**Work order:**
As the answer, give a copy of each line below that includes the word "head".
##### Data supplied
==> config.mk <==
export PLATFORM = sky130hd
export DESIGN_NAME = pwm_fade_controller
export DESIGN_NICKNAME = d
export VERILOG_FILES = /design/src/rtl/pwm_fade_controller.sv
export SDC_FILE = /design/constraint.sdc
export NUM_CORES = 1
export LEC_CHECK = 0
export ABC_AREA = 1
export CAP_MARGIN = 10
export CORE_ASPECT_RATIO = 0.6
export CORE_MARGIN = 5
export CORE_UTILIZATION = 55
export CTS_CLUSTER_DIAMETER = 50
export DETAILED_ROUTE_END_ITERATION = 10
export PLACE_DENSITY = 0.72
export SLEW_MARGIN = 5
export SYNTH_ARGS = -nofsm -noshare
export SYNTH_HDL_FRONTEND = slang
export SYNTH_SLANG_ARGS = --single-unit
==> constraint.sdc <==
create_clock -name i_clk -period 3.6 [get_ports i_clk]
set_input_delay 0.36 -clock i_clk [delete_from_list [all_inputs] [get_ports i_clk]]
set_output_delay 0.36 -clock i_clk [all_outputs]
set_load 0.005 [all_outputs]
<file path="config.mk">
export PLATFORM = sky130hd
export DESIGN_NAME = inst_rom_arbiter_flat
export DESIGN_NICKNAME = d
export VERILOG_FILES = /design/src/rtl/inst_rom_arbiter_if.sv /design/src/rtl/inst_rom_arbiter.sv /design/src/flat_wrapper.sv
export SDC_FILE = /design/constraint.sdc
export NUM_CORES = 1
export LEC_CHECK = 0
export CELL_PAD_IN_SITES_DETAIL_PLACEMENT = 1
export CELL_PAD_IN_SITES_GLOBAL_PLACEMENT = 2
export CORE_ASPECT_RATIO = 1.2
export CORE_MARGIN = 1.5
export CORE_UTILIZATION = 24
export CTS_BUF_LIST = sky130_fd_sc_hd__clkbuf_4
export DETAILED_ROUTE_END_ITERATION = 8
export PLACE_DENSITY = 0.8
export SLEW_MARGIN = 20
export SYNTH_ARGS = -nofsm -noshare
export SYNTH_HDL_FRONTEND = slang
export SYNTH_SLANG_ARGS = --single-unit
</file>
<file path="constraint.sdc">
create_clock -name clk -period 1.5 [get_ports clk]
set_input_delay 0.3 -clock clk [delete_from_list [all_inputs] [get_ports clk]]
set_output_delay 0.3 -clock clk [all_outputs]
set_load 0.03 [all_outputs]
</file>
##########
##### Data supplied
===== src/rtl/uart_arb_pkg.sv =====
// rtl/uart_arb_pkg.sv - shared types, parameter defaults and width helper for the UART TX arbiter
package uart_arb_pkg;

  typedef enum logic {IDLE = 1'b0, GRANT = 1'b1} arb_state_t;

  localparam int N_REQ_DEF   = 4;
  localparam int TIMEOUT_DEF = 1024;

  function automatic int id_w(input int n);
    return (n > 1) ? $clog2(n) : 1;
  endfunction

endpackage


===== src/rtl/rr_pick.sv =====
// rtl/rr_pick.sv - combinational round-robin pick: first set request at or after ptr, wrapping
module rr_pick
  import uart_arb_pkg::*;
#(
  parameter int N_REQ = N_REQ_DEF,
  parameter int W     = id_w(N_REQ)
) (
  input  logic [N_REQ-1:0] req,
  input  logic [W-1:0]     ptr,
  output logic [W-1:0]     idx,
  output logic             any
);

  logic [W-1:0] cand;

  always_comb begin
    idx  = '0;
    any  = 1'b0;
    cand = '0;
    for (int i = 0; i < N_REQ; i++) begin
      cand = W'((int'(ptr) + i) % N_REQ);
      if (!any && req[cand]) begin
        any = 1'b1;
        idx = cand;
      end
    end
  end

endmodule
##########
##### Data supplied
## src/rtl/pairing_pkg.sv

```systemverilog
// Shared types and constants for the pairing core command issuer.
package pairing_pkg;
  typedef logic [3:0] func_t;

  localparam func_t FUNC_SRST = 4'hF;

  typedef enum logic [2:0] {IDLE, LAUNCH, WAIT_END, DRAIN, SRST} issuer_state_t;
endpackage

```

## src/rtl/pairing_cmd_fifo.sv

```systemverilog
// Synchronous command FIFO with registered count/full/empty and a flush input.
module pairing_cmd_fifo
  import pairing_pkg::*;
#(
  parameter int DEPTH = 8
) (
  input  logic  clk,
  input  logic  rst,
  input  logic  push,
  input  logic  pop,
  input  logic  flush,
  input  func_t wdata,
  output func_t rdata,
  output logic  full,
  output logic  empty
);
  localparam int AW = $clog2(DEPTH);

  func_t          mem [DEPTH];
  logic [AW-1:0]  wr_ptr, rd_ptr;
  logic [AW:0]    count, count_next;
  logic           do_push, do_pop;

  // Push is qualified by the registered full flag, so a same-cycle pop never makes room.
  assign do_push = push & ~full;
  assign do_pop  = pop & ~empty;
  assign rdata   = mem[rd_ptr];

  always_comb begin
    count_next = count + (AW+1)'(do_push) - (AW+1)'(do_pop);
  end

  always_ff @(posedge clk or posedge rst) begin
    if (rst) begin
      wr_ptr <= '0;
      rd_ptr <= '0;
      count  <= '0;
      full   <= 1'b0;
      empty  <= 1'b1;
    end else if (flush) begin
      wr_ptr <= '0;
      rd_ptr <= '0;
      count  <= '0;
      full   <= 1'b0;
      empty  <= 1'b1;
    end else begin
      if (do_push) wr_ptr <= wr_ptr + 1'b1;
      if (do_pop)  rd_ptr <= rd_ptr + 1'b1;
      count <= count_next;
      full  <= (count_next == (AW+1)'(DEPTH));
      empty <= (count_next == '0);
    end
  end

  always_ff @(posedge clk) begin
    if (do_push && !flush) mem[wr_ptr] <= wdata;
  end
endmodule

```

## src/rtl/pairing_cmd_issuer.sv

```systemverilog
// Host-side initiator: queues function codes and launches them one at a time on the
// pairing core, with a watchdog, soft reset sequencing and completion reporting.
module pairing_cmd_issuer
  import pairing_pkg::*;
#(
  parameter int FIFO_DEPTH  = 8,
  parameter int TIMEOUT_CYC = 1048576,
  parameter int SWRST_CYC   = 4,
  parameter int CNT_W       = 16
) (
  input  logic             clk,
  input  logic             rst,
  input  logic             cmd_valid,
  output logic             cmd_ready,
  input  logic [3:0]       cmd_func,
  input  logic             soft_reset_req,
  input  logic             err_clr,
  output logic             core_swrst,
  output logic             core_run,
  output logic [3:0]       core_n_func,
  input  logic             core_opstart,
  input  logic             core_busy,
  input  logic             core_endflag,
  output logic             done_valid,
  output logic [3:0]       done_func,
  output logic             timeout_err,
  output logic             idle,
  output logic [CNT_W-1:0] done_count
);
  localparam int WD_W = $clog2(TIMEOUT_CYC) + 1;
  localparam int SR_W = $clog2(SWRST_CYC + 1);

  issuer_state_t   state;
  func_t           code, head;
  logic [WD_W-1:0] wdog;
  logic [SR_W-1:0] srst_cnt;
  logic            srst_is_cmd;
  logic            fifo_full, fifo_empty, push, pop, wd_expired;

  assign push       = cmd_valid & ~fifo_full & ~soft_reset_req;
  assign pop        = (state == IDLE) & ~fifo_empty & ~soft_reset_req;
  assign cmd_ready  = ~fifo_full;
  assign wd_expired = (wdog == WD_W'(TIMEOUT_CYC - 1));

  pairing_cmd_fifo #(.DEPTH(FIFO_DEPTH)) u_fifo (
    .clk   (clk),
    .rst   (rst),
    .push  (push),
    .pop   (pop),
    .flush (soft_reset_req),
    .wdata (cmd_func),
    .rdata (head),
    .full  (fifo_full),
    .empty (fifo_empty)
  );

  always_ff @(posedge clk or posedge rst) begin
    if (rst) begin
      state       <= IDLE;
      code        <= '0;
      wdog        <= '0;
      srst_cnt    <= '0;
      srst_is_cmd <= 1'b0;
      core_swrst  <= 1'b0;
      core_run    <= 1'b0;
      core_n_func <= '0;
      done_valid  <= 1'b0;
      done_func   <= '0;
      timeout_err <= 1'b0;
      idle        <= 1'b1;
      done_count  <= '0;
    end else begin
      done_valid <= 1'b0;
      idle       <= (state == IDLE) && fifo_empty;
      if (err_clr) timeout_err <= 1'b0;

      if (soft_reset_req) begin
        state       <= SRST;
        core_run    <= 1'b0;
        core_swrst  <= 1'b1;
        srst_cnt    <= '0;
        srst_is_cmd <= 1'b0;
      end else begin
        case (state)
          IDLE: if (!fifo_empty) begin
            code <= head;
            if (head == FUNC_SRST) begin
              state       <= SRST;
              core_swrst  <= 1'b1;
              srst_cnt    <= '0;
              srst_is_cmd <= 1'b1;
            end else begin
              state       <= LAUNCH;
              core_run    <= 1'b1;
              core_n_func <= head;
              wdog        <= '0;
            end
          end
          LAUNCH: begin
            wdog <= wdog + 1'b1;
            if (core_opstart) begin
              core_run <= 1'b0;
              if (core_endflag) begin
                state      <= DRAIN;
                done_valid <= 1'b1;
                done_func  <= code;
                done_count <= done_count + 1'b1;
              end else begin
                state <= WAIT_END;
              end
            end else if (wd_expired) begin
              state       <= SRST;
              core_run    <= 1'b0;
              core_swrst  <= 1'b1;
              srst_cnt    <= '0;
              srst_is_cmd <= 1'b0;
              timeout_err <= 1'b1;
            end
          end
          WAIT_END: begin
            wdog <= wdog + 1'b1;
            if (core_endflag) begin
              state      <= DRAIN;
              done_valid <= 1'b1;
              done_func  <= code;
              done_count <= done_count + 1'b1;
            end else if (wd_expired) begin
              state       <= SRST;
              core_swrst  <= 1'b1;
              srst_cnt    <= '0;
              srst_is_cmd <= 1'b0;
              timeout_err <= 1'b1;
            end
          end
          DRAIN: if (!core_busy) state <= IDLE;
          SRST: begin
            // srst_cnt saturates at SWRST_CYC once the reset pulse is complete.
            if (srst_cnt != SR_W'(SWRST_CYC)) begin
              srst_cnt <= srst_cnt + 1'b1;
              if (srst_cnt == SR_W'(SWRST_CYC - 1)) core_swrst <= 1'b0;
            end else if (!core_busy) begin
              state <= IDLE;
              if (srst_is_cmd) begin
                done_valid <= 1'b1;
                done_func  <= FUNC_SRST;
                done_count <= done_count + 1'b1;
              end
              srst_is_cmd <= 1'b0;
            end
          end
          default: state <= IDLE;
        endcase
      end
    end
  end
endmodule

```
##########
**Solved problem:**
  func_t           code, head;
    .rdata (head),
            code <= head;
            if (head == FUNC_SRST) begin
              core_n_func <= head;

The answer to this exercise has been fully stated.